══ EXTRACTED RECORDS

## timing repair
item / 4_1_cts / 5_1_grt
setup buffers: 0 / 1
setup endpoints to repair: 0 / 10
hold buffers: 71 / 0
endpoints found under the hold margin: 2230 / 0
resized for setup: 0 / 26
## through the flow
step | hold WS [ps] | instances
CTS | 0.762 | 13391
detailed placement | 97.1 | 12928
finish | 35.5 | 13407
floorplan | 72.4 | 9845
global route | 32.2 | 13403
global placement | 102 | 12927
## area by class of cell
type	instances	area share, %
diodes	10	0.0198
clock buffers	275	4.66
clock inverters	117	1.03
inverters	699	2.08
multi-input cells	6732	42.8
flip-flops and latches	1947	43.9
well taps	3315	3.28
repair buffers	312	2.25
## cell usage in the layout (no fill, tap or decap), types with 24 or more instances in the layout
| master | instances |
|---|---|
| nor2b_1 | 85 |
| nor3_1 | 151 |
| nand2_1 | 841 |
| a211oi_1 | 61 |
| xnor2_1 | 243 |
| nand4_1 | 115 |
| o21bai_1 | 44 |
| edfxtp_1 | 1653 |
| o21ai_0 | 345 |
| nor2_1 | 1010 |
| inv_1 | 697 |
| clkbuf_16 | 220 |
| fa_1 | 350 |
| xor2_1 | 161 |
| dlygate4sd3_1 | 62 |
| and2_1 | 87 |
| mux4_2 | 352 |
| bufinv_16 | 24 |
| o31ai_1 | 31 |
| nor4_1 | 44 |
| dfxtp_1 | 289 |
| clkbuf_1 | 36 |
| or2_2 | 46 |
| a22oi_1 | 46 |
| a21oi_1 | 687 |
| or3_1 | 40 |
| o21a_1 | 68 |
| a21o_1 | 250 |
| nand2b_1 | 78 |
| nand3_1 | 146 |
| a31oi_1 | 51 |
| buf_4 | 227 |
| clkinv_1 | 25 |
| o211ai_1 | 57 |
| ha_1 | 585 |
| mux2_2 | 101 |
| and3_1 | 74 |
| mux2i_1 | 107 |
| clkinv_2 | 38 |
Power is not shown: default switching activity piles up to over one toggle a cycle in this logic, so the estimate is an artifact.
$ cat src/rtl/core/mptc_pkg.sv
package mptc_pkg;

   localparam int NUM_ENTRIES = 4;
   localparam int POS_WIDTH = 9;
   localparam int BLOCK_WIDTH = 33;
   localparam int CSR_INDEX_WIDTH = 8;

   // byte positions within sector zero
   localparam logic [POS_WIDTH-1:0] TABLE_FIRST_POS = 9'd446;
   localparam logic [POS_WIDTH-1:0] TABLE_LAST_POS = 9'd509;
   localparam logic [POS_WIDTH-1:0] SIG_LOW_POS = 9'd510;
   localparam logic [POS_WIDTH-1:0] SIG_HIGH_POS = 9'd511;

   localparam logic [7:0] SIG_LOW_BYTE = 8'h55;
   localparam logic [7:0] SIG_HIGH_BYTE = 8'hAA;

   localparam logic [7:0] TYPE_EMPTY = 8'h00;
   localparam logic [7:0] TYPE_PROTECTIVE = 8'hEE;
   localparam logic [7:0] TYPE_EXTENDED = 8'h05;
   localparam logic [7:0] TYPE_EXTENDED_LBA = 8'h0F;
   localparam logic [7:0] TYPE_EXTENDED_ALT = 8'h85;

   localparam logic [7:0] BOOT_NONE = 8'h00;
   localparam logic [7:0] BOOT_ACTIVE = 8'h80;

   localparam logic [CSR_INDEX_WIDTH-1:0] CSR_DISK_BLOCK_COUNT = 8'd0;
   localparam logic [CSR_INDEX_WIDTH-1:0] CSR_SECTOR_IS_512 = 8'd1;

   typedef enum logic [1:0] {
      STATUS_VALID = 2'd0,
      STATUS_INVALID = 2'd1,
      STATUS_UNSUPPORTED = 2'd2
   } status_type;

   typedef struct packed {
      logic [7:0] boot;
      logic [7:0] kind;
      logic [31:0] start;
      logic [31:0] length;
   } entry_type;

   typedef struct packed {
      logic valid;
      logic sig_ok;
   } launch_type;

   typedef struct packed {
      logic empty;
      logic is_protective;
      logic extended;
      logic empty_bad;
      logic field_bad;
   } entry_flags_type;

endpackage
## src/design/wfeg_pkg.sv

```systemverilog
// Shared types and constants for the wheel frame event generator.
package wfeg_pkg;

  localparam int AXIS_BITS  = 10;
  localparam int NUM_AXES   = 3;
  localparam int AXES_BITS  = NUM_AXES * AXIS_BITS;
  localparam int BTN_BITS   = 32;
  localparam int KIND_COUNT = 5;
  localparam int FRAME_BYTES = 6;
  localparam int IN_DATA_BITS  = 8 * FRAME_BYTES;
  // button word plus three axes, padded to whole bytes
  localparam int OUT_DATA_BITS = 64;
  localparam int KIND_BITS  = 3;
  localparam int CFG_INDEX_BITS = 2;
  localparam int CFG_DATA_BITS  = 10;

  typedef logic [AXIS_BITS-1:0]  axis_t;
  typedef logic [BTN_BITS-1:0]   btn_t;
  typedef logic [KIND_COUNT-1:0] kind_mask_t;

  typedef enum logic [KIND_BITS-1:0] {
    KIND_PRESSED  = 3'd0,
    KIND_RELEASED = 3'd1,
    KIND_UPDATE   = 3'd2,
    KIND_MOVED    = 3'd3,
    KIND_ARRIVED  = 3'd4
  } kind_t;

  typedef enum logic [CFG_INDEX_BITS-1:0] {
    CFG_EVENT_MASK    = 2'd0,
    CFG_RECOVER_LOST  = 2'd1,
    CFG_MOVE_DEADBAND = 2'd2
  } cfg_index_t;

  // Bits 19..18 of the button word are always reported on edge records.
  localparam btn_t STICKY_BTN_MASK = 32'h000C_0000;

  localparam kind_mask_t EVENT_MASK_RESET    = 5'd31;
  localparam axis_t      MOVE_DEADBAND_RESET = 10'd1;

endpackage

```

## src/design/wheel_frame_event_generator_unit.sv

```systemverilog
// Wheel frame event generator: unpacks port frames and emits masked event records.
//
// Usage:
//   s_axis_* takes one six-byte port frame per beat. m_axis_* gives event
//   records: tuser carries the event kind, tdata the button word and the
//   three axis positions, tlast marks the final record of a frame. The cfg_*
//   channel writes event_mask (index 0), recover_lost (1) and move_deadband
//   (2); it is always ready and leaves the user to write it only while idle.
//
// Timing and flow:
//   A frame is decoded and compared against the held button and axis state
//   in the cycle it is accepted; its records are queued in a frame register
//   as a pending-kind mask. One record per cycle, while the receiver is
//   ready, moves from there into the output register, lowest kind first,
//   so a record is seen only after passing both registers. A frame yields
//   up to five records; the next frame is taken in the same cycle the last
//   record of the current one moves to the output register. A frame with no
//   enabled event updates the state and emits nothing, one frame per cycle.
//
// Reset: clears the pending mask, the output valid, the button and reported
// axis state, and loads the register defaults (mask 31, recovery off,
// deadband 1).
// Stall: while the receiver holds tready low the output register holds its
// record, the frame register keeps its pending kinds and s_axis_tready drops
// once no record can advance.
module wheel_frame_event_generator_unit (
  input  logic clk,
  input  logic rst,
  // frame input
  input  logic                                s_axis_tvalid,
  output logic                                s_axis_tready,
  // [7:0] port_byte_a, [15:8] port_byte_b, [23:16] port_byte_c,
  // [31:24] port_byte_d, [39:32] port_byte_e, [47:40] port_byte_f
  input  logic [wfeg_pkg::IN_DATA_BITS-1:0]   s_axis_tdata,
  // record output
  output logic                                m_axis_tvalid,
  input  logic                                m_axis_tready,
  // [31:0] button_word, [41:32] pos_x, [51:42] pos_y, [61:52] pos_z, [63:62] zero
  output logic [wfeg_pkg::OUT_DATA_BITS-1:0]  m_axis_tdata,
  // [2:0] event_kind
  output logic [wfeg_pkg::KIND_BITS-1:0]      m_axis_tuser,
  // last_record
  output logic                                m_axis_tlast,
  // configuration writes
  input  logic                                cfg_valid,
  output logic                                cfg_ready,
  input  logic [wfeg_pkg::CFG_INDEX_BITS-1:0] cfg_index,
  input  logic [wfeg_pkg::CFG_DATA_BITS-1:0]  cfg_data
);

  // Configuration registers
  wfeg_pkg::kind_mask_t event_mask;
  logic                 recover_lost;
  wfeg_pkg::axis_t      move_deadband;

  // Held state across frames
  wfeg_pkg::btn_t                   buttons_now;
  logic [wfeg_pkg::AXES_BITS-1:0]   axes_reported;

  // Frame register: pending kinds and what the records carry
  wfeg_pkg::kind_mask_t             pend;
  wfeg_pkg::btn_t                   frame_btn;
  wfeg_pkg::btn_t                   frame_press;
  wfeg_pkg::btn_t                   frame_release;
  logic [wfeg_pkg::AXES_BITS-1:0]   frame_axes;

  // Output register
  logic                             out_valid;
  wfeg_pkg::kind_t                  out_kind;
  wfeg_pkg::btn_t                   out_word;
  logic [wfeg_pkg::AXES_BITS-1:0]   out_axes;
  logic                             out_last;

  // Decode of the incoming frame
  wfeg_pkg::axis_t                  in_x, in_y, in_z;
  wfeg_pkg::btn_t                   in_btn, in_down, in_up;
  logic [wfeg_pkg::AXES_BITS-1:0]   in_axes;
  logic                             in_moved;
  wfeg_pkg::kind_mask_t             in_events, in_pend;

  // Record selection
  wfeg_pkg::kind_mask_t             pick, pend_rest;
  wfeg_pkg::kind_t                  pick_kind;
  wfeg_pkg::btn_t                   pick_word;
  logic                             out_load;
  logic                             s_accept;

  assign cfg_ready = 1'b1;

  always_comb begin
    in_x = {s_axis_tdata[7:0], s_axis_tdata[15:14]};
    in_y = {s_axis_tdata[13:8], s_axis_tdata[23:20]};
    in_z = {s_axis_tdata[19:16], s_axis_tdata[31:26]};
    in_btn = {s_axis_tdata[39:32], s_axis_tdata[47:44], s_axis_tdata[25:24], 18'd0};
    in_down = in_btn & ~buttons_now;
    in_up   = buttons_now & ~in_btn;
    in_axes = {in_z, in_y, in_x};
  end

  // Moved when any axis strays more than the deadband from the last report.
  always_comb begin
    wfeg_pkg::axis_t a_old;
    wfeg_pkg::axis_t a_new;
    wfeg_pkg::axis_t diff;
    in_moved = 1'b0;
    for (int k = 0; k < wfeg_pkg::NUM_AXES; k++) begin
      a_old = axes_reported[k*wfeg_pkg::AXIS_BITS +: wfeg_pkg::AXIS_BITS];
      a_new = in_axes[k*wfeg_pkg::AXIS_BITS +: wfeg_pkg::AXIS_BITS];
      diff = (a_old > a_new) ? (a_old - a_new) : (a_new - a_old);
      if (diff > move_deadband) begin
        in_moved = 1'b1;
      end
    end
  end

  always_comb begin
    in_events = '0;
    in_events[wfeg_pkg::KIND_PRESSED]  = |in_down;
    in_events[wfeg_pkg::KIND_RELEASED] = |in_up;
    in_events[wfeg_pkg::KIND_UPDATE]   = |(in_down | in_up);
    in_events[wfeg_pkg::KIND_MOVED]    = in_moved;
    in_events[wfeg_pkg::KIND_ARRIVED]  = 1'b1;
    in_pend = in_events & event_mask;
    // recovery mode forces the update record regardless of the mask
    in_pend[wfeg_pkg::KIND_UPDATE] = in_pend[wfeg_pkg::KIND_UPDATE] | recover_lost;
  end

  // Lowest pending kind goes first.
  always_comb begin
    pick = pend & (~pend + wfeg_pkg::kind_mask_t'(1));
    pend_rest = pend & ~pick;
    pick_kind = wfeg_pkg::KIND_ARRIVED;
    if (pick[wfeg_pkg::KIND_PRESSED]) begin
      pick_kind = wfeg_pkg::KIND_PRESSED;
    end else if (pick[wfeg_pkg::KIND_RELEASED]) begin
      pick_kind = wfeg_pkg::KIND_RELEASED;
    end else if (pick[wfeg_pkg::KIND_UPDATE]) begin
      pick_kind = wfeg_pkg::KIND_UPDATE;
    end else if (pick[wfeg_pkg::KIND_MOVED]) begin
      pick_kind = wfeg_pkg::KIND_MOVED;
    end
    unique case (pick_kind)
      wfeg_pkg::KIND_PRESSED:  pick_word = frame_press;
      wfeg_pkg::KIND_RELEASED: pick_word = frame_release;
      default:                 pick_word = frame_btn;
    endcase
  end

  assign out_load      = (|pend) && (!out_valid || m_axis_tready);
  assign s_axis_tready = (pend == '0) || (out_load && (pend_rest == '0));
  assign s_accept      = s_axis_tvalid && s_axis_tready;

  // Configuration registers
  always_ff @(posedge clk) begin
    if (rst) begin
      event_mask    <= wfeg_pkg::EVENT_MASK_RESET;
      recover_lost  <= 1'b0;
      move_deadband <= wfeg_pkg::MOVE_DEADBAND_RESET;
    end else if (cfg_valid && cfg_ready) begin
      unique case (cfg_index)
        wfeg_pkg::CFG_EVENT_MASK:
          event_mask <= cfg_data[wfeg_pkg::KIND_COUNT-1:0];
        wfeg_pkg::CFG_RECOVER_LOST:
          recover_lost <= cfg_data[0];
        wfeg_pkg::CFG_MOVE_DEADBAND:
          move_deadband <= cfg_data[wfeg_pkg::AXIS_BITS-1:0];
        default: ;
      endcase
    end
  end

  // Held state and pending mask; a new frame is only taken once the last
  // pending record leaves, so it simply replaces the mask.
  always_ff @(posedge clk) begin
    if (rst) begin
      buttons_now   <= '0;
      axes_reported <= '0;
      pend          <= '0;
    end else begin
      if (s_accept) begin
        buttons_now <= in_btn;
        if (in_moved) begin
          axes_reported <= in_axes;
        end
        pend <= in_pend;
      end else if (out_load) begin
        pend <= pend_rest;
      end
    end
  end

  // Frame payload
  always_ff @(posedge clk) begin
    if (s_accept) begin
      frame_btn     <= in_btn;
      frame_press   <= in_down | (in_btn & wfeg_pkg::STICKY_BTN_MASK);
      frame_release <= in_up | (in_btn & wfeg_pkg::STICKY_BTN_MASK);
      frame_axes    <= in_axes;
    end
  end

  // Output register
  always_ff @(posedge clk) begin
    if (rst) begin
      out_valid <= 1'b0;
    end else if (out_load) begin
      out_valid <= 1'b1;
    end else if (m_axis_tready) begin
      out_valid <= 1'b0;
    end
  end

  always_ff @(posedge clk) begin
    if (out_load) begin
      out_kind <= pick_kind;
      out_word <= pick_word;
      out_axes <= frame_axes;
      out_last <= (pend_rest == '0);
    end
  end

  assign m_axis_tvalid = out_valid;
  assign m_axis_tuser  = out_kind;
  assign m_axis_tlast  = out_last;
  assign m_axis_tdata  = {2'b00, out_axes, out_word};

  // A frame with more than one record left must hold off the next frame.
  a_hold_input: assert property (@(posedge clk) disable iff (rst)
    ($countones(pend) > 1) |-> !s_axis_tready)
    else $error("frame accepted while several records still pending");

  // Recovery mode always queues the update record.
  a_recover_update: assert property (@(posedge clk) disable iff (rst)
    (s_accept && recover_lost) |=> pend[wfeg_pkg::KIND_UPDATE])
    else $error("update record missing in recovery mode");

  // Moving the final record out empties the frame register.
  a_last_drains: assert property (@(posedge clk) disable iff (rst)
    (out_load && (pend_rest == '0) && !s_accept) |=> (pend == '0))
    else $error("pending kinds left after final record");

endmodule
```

════

> WHAT YOU NEED TO DO
Output the lines above exactly, but only those between the line holding "mux4_2 | 352 |" and the line holding "clkinv_2 | 38 |", inclusive.

> RESPONSE AREA
| mux4_2 | 352 |
| bufinv_16 | 24 |
| o31ai_1 | 31 |
| nor4_1 | 44 |
| dfxtp_1 | 289 |
| clkbuf_1 | 36 |
| or2_2 | 46 |
| a22oi_1 | 46 |
| a21oi_1 | 687 |
| or3_1 | 40 |
| o21a_1 | 68 |
| a21o_1 | 250 |
| nand2b_1 | 78 |
| nand3_1 | 146 |
| a31oi_1 | 51 |
| buf_4 | 227 |
| clkinv_1 | 25 |
| o211ai_1 | 57 |
| ha_1 | 585 |
| mux2_2 | 101 |
| and3_1 | 74 |
| mux2i_1 | 107 |
| clkinv_2 | 38 |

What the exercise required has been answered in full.